Albino – Kein Frieden

Es ist soweit. Nach „Vertuscht Und Verschleiert“, „Vogelfrei“ und unzähligen Neben-Releases ist Albino zurück – und dies gleich in zweifacher Ausführung.Der bereits seit 1995 aktive Lübecker bzw. Kieler Rapper Albino trägt seinen Namen nicht ohne Sinn: Er hat sich aufgrund seines politischen und persönlichen Lebens auf die Fahne geschrieben, Tierrechte in seinen Songs zu thematisieren. Wem dazu erstmal Vollkornkost und Birkenstock in den Kopf schießen, der ist schief gewickelt. Albino betreibt seit über einem Jahrzehnt ähnlich wie Promoe einen straighten Veganismus, und wer seine ernergiereiche Show gesehen hat, dem wird die Behauptung, Veganismus mache schwach, nur noch schwer über die Lippen kommen. Aber Albino beschränkt sich nicht auf die Tierrechte, sondern realisiert gleichzeitig auch sozialkritische, nachdenkliche und politische Tracks, die über Phrasen weit hinausgehen und den Horizont jedes der unzähligen Fuck-Bush -Tracks bei weitem übersteigt.So eröffne ich hier den Release-Reigen mit seiner neuen EP „Kein Frieden“, die den Hamburger 12 Finger Dan featured. „Kein Frieden“ kommt im Papp-Cover und beinhaltet den Titeltrack in zwei Versionen samt Interlude, plus drei weiteren Tracks („Relationen“, „Zweifelnde Stimmen“ und „Tankstelle“). Im Anhang befinden sich zwei Videos, ein Musikvideo, das zu „An Alle“ (zu finden auf der LP „Vogelfrei“) gedreht wurde, und ein weiteres, von dem ihr euch überraschen lassen solltet („Reality TV“). Der Opener der EP ist ein wütender Tierrechtstrack, der mit unglaublich agressivem Beat und Cuts rein kommt. Es ist ziemlich gut zu erkennen, dass Albinos Interessen wenig mit Birkenstock zu tun haben, eher mit vermummten Gestalten, die des Nachts ausziehen, um Tierqual zu beenden. In einer Mischung aus Kampfansage und Anklage macht der Rapper eindrucksvoll klar, worum es ihm geht.Nachdenklicher geht es bei den zweifelnden Stimmen zur Sache, relaxt droppt Albino seine aktuelle Analyse zur Gesamtkatastrophe über ein chilliges Piano, wird aber nicht zu ernst und auswegslos, sondern macht Hoffnung auf eine bessere Zukunft.

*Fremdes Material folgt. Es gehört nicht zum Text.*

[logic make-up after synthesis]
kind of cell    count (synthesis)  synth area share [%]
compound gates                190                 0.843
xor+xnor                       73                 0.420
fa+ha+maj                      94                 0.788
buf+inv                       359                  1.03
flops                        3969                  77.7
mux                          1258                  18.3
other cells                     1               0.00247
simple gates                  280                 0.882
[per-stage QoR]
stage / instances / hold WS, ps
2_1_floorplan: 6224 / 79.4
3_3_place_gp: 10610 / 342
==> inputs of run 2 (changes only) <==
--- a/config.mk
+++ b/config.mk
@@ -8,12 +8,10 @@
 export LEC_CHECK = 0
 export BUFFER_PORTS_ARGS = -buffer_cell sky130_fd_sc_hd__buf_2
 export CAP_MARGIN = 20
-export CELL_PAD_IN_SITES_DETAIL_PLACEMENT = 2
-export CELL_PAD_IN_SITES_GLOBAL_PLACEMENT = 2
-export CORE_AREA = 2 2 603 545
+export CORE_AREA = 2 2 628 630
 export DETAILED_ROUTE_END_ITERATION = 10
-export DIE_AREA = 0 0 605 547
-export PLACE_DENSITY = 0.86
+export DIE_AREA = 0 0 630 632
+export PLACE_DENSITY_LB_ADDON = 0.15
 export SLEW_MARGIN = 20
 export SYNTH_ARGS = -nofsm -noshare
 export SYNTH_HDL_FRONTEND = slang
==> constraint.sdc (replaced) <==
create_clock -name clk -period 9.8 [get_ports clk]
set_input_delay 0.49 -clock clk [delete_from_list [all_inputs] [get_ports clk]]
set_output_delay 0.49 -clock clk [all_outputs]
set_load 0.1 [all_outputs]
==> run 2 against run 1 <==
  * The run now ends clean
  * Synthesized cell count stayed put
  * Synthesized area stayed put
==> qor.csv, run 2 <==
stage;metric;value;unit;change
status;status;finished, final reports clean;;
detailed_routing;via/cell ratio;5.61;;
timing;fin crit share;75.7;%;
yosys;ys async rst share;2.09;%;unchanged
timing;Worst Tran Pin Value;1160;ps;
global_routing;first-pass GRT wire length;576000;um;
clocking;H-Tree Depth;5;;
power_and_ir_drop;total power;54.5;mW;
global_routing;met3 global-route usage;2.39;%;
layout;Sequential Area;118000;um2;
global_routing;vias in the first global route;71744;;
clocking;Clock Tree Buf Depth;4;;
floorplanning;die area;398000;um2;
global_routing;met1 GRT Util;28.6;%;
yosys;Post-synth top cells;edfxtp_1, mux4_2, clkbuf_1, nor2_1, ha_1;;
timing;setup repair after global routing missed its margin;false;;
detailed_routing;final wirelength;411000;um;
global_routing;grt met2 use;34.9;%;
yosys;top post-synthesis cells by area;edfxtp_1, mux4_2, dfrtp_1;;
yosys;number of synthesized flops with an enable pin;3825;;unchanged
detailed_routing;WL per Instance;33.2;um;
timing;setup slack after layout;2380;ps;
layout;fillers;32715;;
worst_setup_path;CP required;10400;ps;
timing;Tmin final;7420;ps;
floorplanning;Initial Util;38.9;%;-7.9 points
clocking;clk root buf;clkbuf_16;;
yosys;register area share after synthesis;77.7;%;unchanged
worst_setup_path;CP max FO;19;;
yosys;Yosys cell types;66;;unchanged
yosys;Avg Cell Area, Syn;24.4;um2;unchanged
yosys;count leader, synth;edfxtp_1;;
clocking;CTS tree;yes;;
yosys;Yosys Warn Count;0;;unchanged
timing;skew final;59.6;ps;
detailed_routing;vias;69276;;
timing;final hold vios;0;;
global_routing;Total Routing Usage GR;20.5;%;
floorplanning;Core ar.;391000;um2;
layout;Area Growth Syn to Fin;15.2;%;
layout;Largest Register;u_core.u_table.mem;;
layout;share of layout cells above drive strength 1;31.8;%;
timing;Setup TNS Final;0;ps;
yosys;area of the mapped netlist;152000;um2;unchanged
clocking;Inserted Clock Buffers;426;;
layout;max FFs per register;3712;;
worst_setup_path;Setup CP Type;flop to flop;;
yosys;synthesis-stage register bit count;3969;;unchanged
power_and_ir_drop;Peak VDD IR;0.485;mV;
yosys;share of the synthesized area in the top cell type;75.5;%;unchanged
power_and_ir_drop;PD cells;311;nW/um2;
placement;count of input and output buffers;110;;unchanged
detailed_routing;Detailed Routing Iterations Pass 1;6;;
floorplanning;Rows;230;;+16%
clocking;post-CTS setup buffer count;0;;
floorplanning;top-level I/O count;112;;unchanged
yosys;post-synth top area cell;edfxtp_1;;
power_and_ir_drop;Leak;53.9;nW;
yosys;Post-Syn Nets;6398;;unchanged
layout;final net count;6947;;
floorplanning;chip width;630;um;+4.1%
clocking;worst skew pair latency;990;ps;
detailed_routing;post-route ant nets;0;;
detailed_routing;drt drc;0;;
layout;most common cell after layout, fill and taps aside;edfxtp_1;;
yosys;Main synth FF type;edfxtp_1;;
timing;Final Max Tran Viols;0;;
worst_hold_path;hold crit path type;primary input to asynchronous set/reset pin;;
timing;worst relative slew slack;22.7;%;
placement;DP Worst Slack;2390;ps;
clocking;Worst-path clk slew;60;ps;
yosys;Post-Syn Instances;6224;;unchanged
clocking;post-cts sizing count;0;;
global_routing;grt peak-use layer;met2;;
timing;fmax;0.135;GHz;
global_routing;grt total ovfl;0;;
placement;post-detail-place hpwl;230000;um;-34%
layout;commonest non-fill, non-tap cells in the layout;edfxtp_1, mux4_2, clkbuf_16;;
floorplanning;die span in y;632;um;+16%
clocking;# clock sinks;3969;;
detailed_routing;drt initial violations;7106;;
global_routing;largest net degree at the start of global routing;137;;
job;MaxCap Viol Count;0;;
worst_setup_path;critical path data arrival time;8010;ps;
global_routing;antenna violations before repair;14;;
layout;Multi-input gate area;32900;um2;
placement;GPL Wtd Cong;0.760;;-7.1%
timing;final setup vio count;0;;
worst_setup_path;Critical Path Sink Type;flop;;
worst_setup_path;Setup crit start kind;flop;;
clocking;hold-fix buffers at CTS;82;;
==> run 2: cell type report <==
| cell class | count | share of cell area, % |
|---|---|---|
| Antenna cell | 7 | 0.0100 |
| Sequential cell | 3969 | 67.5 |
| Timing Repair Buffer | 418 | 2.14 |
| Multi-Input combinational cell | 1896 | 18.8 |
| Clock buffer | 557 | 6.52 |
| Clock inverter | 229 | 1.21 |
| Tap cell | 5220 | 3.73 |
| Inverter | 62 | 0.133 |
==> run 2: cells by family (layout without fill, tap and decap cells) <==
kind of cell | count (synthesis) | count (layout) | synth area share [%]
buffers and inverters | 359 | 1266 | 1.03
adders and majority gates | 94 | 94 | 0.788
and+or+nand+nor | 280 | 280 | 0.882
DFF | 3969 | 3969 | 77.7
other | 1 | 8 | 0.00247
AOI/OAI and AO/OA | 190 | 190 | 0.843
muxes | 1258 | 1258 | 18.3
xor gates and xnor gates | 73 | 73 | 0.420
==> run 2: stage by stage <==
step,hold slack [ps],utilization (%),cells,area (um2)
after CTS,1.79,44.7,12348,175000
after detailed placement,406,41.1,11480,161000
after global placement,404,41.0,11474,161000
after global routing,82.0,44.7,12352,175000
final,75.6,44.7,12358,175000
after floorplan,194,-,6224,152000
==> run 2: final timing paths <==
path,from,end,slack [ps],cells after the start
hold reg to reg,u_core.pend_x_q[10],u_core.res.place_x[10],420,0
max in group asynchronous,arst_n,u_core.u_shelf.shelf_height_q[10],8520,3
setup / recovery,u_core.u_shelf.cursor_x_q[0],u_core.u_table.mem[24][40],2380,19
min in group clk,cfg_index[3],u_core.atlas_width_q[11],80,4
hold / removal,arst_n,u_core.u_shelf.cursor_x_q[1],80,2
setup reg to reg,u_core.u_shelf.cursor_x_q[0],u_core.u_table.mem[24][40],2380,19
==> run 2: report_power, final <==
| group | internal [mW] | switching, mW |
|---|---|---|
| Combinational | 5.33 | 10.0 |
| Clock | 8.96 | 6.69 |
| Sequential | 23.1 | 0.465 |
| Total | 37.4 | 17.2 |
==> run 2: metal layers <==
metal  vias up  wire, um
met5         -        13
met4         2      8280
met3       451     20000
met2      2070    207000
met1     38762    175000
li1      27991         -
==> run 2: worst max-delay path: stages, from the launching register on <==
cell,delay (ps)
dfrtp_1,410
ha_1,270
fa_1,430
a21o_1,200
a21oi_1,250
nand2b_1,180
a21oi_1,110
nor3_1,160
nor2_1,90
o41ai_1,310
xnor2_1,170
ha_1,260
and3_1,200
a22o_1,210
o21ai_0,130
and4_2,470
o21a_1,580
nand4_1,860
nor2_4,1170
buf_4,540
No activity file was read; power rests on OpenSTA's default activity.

Gefeatured wird er von seinen Homies Conchez und Maurice.Streicher und gepitchte Soul-Samples gibt´s an der „Tankstelle“. „We’re drivers too“, scheint Albino zu sagen und rappt von, über und für HipHop, seinen Retter in der Not und zollt Respekt an die Breaker, die DJs und an Graffiti.